The Cas9TX variant, which fuses Cas9 nuclease with a 3′–5′ exonuclease can also reduce translocations by promoting end processing and thus decreasing re-cutting (Yin, Fang, et al., 2022; Yin et al. 2022). This was demonstrated in HEK293T cells where Cas9TX had a reduced translocation frequency of 0.42%, compared to 1.93% of regular Cas9 nuclease (Yin et al. 2022). Cas12 is another type of CRISPR enzyme that is emerging as a promising alternative to Cas9 for genome editing (Xin et al. 2022). As shown in a recent study, Cas12 can reduce the occurrence of translocations, large deletions, and viral vector integrations when compared to regular Cas9 (Xin et al. 2022). In HEK293 cells, Cas12f variants were found to reduce translocations by two to threefold compared to Cas9 (with translocation rates of approximately 1.17% versus 3.55%, respectively), albeit with a generally lower editing efficiency (Xin et al. 2022). As novel CRISPR-editing tools continue to emerge, it is important to evaluate their effects on the occurrence of SVs, such as translocations, in addition to their editing efficiency. This would provide valuable insights into the overall performance and safety of these new systems.
Retention of SVs post editing
One way to assess the impact of SVs is by tracking their prevalence over time (see section "Clonal expansion assays"). Numerous studies have found that the occurrence of SVs decreases after several cell cycles following editing, which may be due to inhibition in cell growth during cell cycle checkpoints (Boutin et al. 2021; Turchiano et al. 2021; Yin, Lu, et al. 2022). However, the persistence or clonal expansion of a particular edit, including SVs, could indicate a mutation that is either tolerated or potentially confers a positive selective growth advantage. For example, two months following the infusion of autologous edited T cells into mice, Wu et al. found that the translocation frequency in the cell population had reduced, but translocations still persisted (0.98% in ex vivo activated T cells versus 0.17% to 0.59% in T cells two months after transplantation) (Wu et al. 2022). In this case, the authors speculated that the retention of the remaining translocations was likely due to a passenger effect from general expansion of the T cells rather than translocation-driven selection. Nonetheless, despite a trend toward decreasing numbers of SV carrying cells demonstrated in previous studies (Boutin et al. 2021; Turchiano et al. 2021; Yin et al. 2022), these studies indicate that SVs can persist for many months (Wu et al. 2022).

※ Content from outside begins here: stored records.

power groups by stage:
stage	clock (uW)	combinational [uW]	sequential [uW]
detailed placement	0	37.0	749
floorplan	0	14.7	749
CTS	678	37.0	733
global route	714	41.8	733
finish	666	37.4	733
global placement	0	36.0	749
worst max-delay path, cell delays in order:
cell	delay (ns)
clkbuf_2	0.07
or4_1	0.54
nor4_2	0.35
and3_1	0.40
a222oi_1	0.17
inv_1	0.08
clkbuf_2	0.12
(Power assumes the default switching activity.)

Current methods used to analyze CRISPR edits
The most common CRISPR-edit analysis methods typically involve the generation of short amplicons (< 1 kb) by polymerase chain reaction (PCR) spanning the edited region of interest. Amplicons are then sequenced using either Sanger or next-generation sequencing (NGS). This short amplicon sequencing is favored as it is rapid, relatively inexpensive, and well supported with user-friendly bioinformatic tools for analysis (C Li et al. 2022). The key limitation of short-amplicon sequencing is that it can only detect mutations that are housed within the relatively small amplicon, which renders it unable to detect the majority of SVs (see Fig. 1). For example, in the case of a 1 kb amplicon, deletions (i.e. a unidirectional deletion of > 500 nucleotides), translocations, or other SVs may remove a primer amplification site(s) and prevent amplification and therefore detection. Additionally, insertions or duplicated regions may push primer annealing sites apart potentially reducing amplification efficiency with standard PCR cycle settings. Therefore, short amplicon analysis cannot confirm the absence of undesired edits as it cannot detect the vast majority of SVs.

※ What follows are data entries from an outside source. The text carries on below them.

File: src/design/llc_pkg.sv
`default_nettype none

package llc_pkg;

    localparam int LLC_WAYS     = 4;
    localparam int LLC_WAY_BITS = 2;
    localparam int LLC_SETS     = 16;
    localparam int LLC_SET_BITS = 4;
    localparam int LLC_TAG_BITS = 8;
    localparam int ADDR_BITS    = LLC_TAG_BITS + LLC_SET_BITS;
    localparam int DMA_LEN_BITS = 4;

    typedef logic [LLC_SET_BITS-1:0] llc_set_t;
    typedef logic [LLC_TAG_BITS-1:0] llc_tag_t;
    typedef logic [LLC_WAY_BITS-1:0] llc_way_t;

    // tag sits in the upper bits.
    typedef logic [ADDR_BITS-1:0] line_addr_t;

    // beats minus one.
    typedef logic [DMA_LEN_BITS-1:0] dma_len_t;

    typedef enum logic [2:0] {
        REQ_READ      = 3'd0,
        REQ_WRITE     = 3'd1,
        REQ_DMA_READ  = 3'd2,
        REQ_DMA_WRITE = 3'd3,
        REQ_FLUSH     = 3'd4
    } req_kind_t;

endpackage

`default_nettype wire

File: src/design/llc_input_decoder.sv
`timescale 1ns/1ps
`default_nettype none

module llc_input_decoder
    import llc_pkg::*;
(
    input  wire logic  clk,
    input  wire logic  rst,
    input  wire logic  req_valid,
    input  req_kind_t  req_kind,
    input  line_addr_t req_addr,
    input  dma_len_t   req_len,
    input  wire logic  busy,
    output logic       decode_en,
    output req_kind_t  req_kind_q,
    output llc_set_t   req_set,
    output llc_tag_t   req_tag,
    output line_addr_t req_addr_q,
    output dma_len_t   req_len_q,
    output logic       set_req_stall,
    output logic       set_flush_stall,
    output logic       update_dma_addr_from_req
);

    logic accept;
    logic is_dma;

    assign accept = req_valid && !busy; // strobes while busy are dropped.

    always_ff @(posedge clk or negedge rst) begin
        if (!rst) begin
            decode_en <= 1'b0;
        end else begin
            decode_en <= accept;
        end
    end

    always_ff @(posedge clk) begin
        if (accept) begin
            req_kind_q <= req_kind;
            req_addr_q <= req_addr;
            req_len_q  <= req_len;
        end
    end

    assign req_set = req_addr_q[LLC_SET_BITS-1:0];
    assign req_tag = req_addr_q[ADDR_BITS-1:LLC_SET_BITS];

    assign is_dma = (req_kind_q == REQ_DMA_READ) || (req_kind_q == REQ_DMA_WRITE);

    assign set_flush_stall          = decode_en && (req_kind_q == REQ_FLUSH);
    assign set_req_stall            = decode_en && (req_kind_q != REQ_FLUSH);
    assign update_dma_addr_from_req = decode_en && is_dma;

endmodule

`default_nettype wire

File: src/design/llc_regs.sv
`timescale 1ns/1ps
`default_nettype none

module llc_regs
    import llc_pkg::*;
(
    input  wire logic  clk,
    input  wire logic  rst,
    input  wire logic  decode_en,
    input  wire logic  update_dma_addr_from_req,
    input  line_addr_t req_addr_q,
    input  dma_len_t   req_len_q,
    input  wire logic  set_req_stall,
    input  wire logic  clr_req_stall,
    input  wire logic  set_flush_stall,
    input  wire logic  clr_flush_stall,
    input  wire logic  clr_rst_stall,
    input  wire logic  incr_rst_flush_set,
    input  wire logic  clr_rst_flush_set,
    input  wire logic  incr_dma_addr,
    input  wire logic  set_recall_pending,
    input  wire logic  clr_recall_pending,
    input  wire logic  set_dma_pending,
    input  wire logic  clr_dma_pending,
    input  wire logic  lookup_en,
    input  llc_tag_t   victim_tag,
    input  llc_set_t   rd_set,
    output logic       busy,
    output logic       rst_stall,
    output logic       flush_stall,
    output logic       req_stall,
    output llc_set_t   rst_flush_set,
    output line_addr_t dma_addr,
    output dma_len_t   dma_remaining,
    output logic       recall_pending,
    output logic       dma_pending,
    output line_addr_t addr_evict
);

    // held until the reset walk finishes.
    always_ff @(posedge clk or negedge rst) begin
        if (!rst) begin
            rst_stall <= 1'b1;
        end else if (clr_rst_stall) begin
            rst_stall <= 1'b0;
        end
    end

    always_ff @(posedge clk or negedge rst) begin
        if (!rst) begin
            flush_stall <= 1'b0;
        end else if (clr_flush_stall) begin
            flush_stall <= 1'b0;
        end else if (set_flush_stall) begin
            flush_stall <= 1'b1;
        end
    end

    always_ff @(posedge clk or negedge rst) begin
        if (!rst) begin
            req_stall <= 1'b0;
        end else if (clr_req_stall) begin
            req_stall <= 1'b0;
        end else if (set_req_stall) begin
            req_stall <= 1'b1;
        end
    end

    // shared by reset and flush walks.
    always_ff @(posedge clk or negedge rst) begin
        if (!rst) begin
            rst_flush_set <= '0;
        end else if (clr_rst_flush_set) begin
            rst_flush_set <= '0;
        end else if (incr_rst_flush_set) begin
            rst_flush_set <= rst_flush_set + 1'b1;
        end
    end

    always_ff @(posedge clk or negedge rst) begin
        if (!rst) begin
            dma_addr      <= '0;
            dma_remaining <= '0;
        end else if (update_dma_addr_from_req) begin
            dma_addr      <= req_addr_q;
            dma_remaining <= req_len_q;
        end else if (incr_dma_addr) begin
            dma_addr      <= dma_addr + 1'b1;
            dma_remaining <= dma_remaining - 1'b1; // wraps after the last beat.
        end
    end

    always_ff @(posedge clk or negedge rst) begin
        if (!rst) begin
            recall_pending <= 1'b0;
        end else if (clr_recall_pending) begin
            recall_pending <= 1'b0;
        end else if (set_recall_pending) begin
            recall_pending <= 1'b1;
        end
    end

    always_ff @(posedge clk or negedge rst) begin
        if (!rst) begin
            dma_pending <= 1'b0;
        end else if (clr_dma_pending) begin
            dma_pending <= 1'b0;
        end else if (set_dma_pending) begin
            dma_pending <= 1'b1;
        end
    end

    always_ff @(posedge clk or negedge rst) begin
        if (!rst) begin
            addr_evict <= '0;
        end else if (lookup_en) begin
            addr_evict <= {victim_tag, rd_set};
        end
    end

    // decode_en covers the cycle before the stall flag lands.
    assign busy = rst_stall || flush_stall || req_stall || decode_en;

endmodule

`default_nettype wire

File: src/design/llc_tag_store.sv
`timescale 1ns/1ps
`default_nettype none

module llc_tag_store
    import llc_pkg::*;
(
    input  wire logic clk,
    input  wire logic rst,
    input  llc_set_t  rd_set,
    input  llc_tag_t  lookup_tag,
    input  wire logic scan_dirty,
    input  wire logic wr_en,
    input  llc_way_t  wr_way,
    input  llc_tag_t  wr_tag,
    input  wire logic wr_valid,
    input  wire logic wr_dirty,
    input  wire logic clr_set_en,
    input  wire logic adv_ptr,
    output logic      hit,
    output llc_way_t  hit_way,
    output logic      hit_dirty,
    output llc_way_t  way_next,
    output logic      victim_valid,
    output logic      victim_dirty,
    output llc_tag_t  victim_tag
);

    llc_tag_t            tags  [LLC_SETS][LLC_WAYS];
    logic [LLC_WAYS-1:0] valid [LLC_SETS];
    logic [LLC_WAYS-1:0] dirty [LLC_SETS];
    llc_way_t            ptr   [LLC_SETS];

    always_ff @(posedge clk) begin
        if (wr_en) begin
            tags[rd_set][wr_way] <= wr_tag;
        end
    end

    always_ff @(posedge clk or negedge rst) begin
        if (!rst) begin
            for (int s = 0; s < LLC_SETS; s++) begin
                ptr[s] <= '0;
            end
        end else if (clr_set_en) begin
            valid[rd_set] <= '0;
            dirty[rd_set] <= '0;
            ptr[rd_set]   <= '0;
        end else begin
            if (wr_en) begin
                valid[rd_set][wr_way] <= wr_valid;
                dirty[rd_set][wr_way] <= wr_dirty;
            end
            if (adv_ptr) begin
                ptr[rd_set] <= ptr[rd_set] + 1'b1;
            end
        end
    end

    always_comb begin
        hit      = 1'b0;
        hit_way  = '0;
        way_next = ptr[rd_set];
        // downward loops leave the lowest match.
        for (int w = LLC_WAYS - 1; w >= 0; w--) begin
            if (valid[rd_set][w] && tags[rd_set][w] == lookup_tag) begin
                hit     = 1'b1;
                hit_way = llc_way_t'(w);
            end
        end
        if (scan_dirty) begin
            // flush looks for the lowest dirty line instead.
            for (int w = LLC_WAYS - 1; w >= 0; w--) begin
                if (valid[rd_set][w] && dirty[rd_set][w]) begin
                    way_next = llc_way_t'(w);
                end
            end
        end else begin
            for (int w = LLC_WAYS - 1; w >= 0; w--) begin
                if (!valid[rd_set][w]) begin
                    way_next = llc_way_t'(w);
                end
            end
        end
    end

    assign hit_dirty    = dirty[rd_set][hit_way];
    assign victim_valid = valid[rd_set][way_next];
    assign victim_dirty = victim_valid && dirty[rd_set][way_next];
    assign victim_tag   = tags[rd_set][way_next];

endmodule

`default_nettype wire

File: src/design/llc_process.sv
`timescale 1ns/1ps
`default_nettype none

module llc_process
    import llc_pkg::*;
(
    input  wire logic  clk,
    input  wire logic  rst,
    input  wire logic  decode_en,
    input  req_kind_t  req_kind_q,
    input  llc_set_t   req_set,
    input  llc_tag_t   req_tag,
    input  wire logic  rst_stall,
    input  wire logic  flush_stall,
    input  wire logic  req_stall,
    input  llc_set_t   rst_flush_set,
    input  line_addr_t dma_addr,
    input  dma_len_t   dma_remaining,
    input  wire logic  recall_pending,
    input  wire logic  dma_pending,
    input  line_addr_t addr_evict,
    input  wire logic  hit,
    input  llc_way_t   hit_way,
    input  wire logic  hit_dirty,
    input  llc_way_t   way_next,
    input  wire logic  victim_valid,
    input  wire logic  victim_dirty,
    input  llc_tag_t   victim_tag,
    output logic       clr_rst_stall,
    output logic       clr_req_stall,
    output logic       clr_flush_stall,
    output logic       incr_rst_flush_set,
    output logic       clr_rst_flush_set,
    output logic       incr_dma_addr,
    output logic       set_recall_pending,
    output logic       clr_recall_pending,
    output logic       set_dma_pending,
    output logic       clr_dma_pending,
    output logic       lookup_en,
    output llc_set_t   rd_set,
    output llc_tag_t   lookup_tag,
    output logic       scan_dirty,
    output logic       wr_en,
    output llc_way_t   wr_way,
    output llc_tag_t   wr_tag,
    output logic       wr_valid,
    output logic       wr_dirty,
    output logic       clr_set_en,
    output logic       adv_ptr,
    output logic       resp_valid,
    output logic       resp_hit,
    output llc_way_t   resp_way,
    output logic       evict_valid,
    output line_addr_t evict_addr,
    output logic       dma_valid,
    output line_addr_t dma_addr_out,
    output logic       dma_hit,
    output logic       flush_done
);

    typedef enum logic [3:0] {
        ST_RST_WALK, ST_IDLE, ST_LOOKUP, ST_EVICT, ST_RESPOND,
        ST_DMA_BEAT, ST_DMA_RECALL, ST_FLUSH_SCAN, ST_FLUSH_EVICT
    } state_t;

    state_t     state;
    state_t     state_next;
    logic       hit_q;
    llc_way_t   way_q;
    line_addr_t cur_addr;
    logic       is_write;
    logic       last_set;
    logic       walking;

    assign cur_addr = dma_pending ? dma_addr : {req_tag, req_set};
    assign is_write = (req_kind_q == REQ_WRITE);
    assign last_set = (rst_flush_set == llc_set_t'(LLC_SETS - 1));
    assign walking  = (state == ST_RST_WALK) || scan_dirty;

    assign rd_set     = walking ? rst_flush_set : cur_addr[LLC_SET_BITS-1:0];
    assign lookup_tag = cur_addr[ADDR_BITS-1:LLC_SET_BITS];
    assign scan_dirty = (state == ST_FLUSH_SCAN) || (state == ST_FLUSH_EVICT);

    always_ff @(posedge clk or negedge rst) begin
        if (!rst) begin
            state <= ST_RST_WALK;
        end else begin
            state <= state_next;
        end
    end

    // lookup result held for the later report.
    always_ff @(posedge clk) begin
        if (state == ST_LOOKUP) begin
            hit_q <= hit;
            way_q <= hit ? hit_way : way_next;
        end
    end

    always_comb begin
        state_next         = state;
        clr_rst_stall      = 1'b0;
        clr_req_stall      = 1'b0;
        clr_flush_stall    = 1'b0;
        incr_rst_flush_set = 1'b0;
        clr_rst_flush_set  = 1'b0;
        incr_dma_addr      = 1'b0;
        set_recall_pending = 1'b0;
        clr_recall_pending = 1'b0;
        set_dma_pending    = 1'b0;
        clr_dma_pending    = 1'b0;
        lookup_en          = 1'b0;
        wr_en              = 1'b0;
        wr_way             = hit_way;
        wr_tag             = lookup_tag;
        wr_valid           = 1'b1;
        wr_dirty           = 1'b0;
        clr_set_en         = 1'b0;
        adv_ptr            = 1'b0;
        resp_valid         = 1'b0;
        evict_valid        = 1'b0;
        dma_valid          = 1'b0;
        flush_done         = 1'b0;
        case (state)
            ST_RST_WALK: begin
                if (rst_stall) begin
                    clr_set_en         = 1'b1; // one set per cycle.
                    incr_rst_flush_set = 1'b1;
                    if (last_set) begin
                        clr_rst_stall     = 1'b1;
                        clr_rst_flush_set = 1'b1;
                        state_next        = ST_IDLE;
                    end
                end else begin
                    state_next = ST_IDLE;
                end
            end
            ST_IDLE: begin
                if (decode_en) begin
                    if (req_kind_q == REQ_FLUSH) begin
                        state_next = ST_FLUSH_SCAN;
                    end else begin
                        set_dma_pending = (req_kind_q == REQ_DMA_READ) ||
                                          (req_kind_q == REQ_DMA_WRITE);
                        state_next      = ST_LOOKUP;
                    end
                end
            end
            ST_LOOKUP: begin
                lookup_en = 1'b1;
                if (dma_pending) begin
                    // read recall cleans the line and write invalidates it.
                    wr_en    = hit;
                    wr_valid = (req_kind_q == REQ_DMA_READ);
                    if (hit && hit_dirty) begin
                        set_recall_pending = 1'b1;
                        state_next         = ST_DMA_RECALL;
                    end else begin
                        state_next = ST_DMA_BEAT;
                    end
                end else if (hit) begin
                    wr_en      = 1'b1;
                    wr_dirty   = hit_dirty || is_write;
                    state_next = ST_RESPOND;
                end else begin
                    wr_en      = 1'b1;
                    wr_way     = way_next;
                    wr_dirty   = is_write;
                    adv_ptr    = victim_valid; // only when the set is full.
                    state_next = victim_dirty ? ST_EVICT : ST_RESPOND;
                end
            end
            ST_EVICT: begin
                evict_valid = 1'b1;
                state_next  = ST_RESPOND;
            end
            ST_RESPOND: begin
                resp_valid    = 1'b1;
                clr_req_stall = req_stall;
                state_next    = ST_IDLE;
            end
            ST_DMA_RECALL: begin
                evict_valid        = 1'b1;
                clr_recall_pending = 1'b1;
                state_next         = ST_DMA_BEAT;
            end
            ST_DMA_BEAT: begin
                dma_valid     = 1'b1;
                incr_dma_addr = 1'b1;
                if (dma_remaining == '0) begin
                    clr_dma_pending = 1'b1;
                    clr_req_stall   = req_stall;
                    state_next      = ST_IDLE;
                end else begin
                    state_next = ST_LOOKUP;
                end
            end
            ST_FLUSH_SCAN, ST_FLUSH_EVICT: begin
                // an evict cycle reports the previous line and keeps scanning.
                evict_valid = (state == ST_FLUSH_EVICT);
                lookup_en   = 1'b1;
                if (victim_dirty) begin
                    wr_en      = 1'b1;
                    wr_way     = way_next;
                    wr_tag     = victim_tag;
                    wr_valid   = 1'b0;
                    state_next = ST_FLUSH_EVICT;
                end else begin
                    clr_set_en         = 1'b1;
                    incr_rst_flush_set = 1'b1;
                    state_next         = ST_FLUSH_SCAN;
                    if (last_set) begin
                        flush_done        = flush_stall;
                        clr_flush_stall   = 1'b1;
                        clr_rst_flush_set = 1'b1;
                        state_next        = ST_IDLE;
                    end
                end
            end
            default: begin
                state_next = ST_IDLE;
            end
        endcase
    end

    assign resp_hit     = hit_q;
    assign resp_way     = way_q;
    assign dma_hit      = hit_q;
    assign dma_addr_out = dma_addr;
    assign evict_addr   = recall_pending ? dma_addr : addr_evict;

endmodule

`default_nettype wire

File: src/design/llc_ctrl_top.sv
`timescale 1ns/1ps
`default_nettype none

module llc_ctrl_top
    import llc_pkg::*;
(
    input  wire logic  clk,
    input  wire logic  rst,
    input  wire logic  req_valid,
    input  req_kind_t  req_kind,
    input  line_addr_t req_addr,
    input  dma_len_t   req_len,
    output logic       busy,
    output logic       resp_valid,
    output logic       resp_hit,
    output llc_way_t   resp_way,
    output logic       evict_valid,
    output line_addr_t evict_addr,
    output logic       dma_valid,
    output line_addr_t dma_addr,
    output logic       dma_hit,
    output logic       flush_done
);

    logic       decode_en, set_req_stall, set_flush_stall, update_dma_addr_from_req;
    req_kind_t  req_kind_q;
    llc_set_t   req_set, rst_flush_set, rd_set;
    llc_tag_t   req_tag, lookup_tag, wr_tag, victim_tag;
    line_addr_t req_addr_q, dma_cur_addr, addr_evict;
    dma_len_t   req_len_q, dma_remaining;
    logic       clr_rst_stall, clr_req_stall, clr_flush_stall;
    logic       incr_rst_flush_set, clr_rst_flush_set, incr_dma_addr;
    logic       set_recall_pending, clr_recall_pending, set_dma_pending, clr_dma_pending;
    logic       lookup_en, rst_stall, flush_stall, req_stall, recall_pending, dma_pending;
    logic       scan_dirty, wr_en, wr_valid, wr_dirty, clr_set_en, adv_ptr;
    logic       hit, hit_dirty, victim_valid, victim_dirty;
    llc_way_t   wr_way, hit_way, way_next;

    llc_input_decoder u_decoder (.*);

    llc_regs u_regs (
        .*,
        .dma_addr (dma_cur_addr)
    );

    llc_process u_process (
        .*,
        .dma_addr     (dma_cur_addr),
        .dma_addr_out (dma_addr)
    );

    llc_tag_store u_tag_store (.*);

endmodule

`default_nettype wire

File: config.mk
export PLATFORM = sky130hd
export DESIGN_NAME = llc_ctrl_top
export DESIGN_NICKNAME = d
export VERILOG_FILES = /design/src/design/llc_pkg.sv /design/src/design/llc_input_decoder.sv /design/src/design/llc_regs.sv /design/src/design/llc_tag_store.sv /design/src/design/llc_process.sv /design/src/design/llc_ctrl_top.sv
export SDC_FILE = /design/constraint.sdc
export NUM_CORES = 1
export LEC_CHECK = 0
export BUFFER_PORTS_ARGS = -buffer_cell sky130_fd_sc_hd__buf_2
export CORE_MARGIN = 10
export CORE_UTILIZATION = 50
export CTS_CLUSTER_DIAMETER = 30
export DETAILED_ROUTE_END_ITERATION = 16
export PLACE_DENSITY = 0.66
export REMOVE_ABC_BUFFERS = 1
export SYNTH_ARGS = -nofsm -noshare
export SYNTH_HDL_FRONTEND = slang
export SYNTH_HIERARCHICAL = 1
export SYNTH_SLANG_ARGS = --single-unit
File: constraint.sdc
create_clock -name clk -period 8.2 [get_ports clk]
set_clock_uncertainty 0.15 [all_clocks]
set_input_delay 0.82 -clock clk [delete_from_list [all_inputs] [get_ports clk]]
set_output_delay 0.82 -clock clk [all_outputs]
set_load 0.05 [all_outputs]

One commonly used approach to identify off-target INDELs and certain types of SVs involves whole genome sequencing (WGS), specifically using short-read Illumina WGS (SR-WGS) (Li et al. 2019). Whole exome sequencing (WES) and total RNA sequencing (RNA-seq) are also used but have reduced scope compared to WGS as they only encompass the coding regions of the genome. A key limitation of SR-WGS is that the standard 30x genome coverage lacks the read depth to detect low-frequency mutations (INDELs or SVs) in pooled, heterozygous edited DNA. Increasing read depth would enhance the detection of rarer variants, but this comes with a significant increase in cost. Additionally, while currently available SV detection algorithms can detect high frequency SVs of all types, detection of SVs present at a frequency below 20% in pooled cell populations continues to be difficult to perform with adequate sensitivity, even at average sequencing depths exceeding 90x (Gong et al. 2021). An alternative solution is to analyze many individual clones isolated from the original mixed pool of edited cells. Although this would enable the detection of SVs (Alanis-Lobato et al. 2021; Schmidt et al. 2023; Simkin et al. 2022), this method can be expensive, labor-intensive, and would be difficult to achieve sufficient depth to identify rare variants, requiring the analysis of hundreds of cell clones, which makes it unsuitable for use in many settings.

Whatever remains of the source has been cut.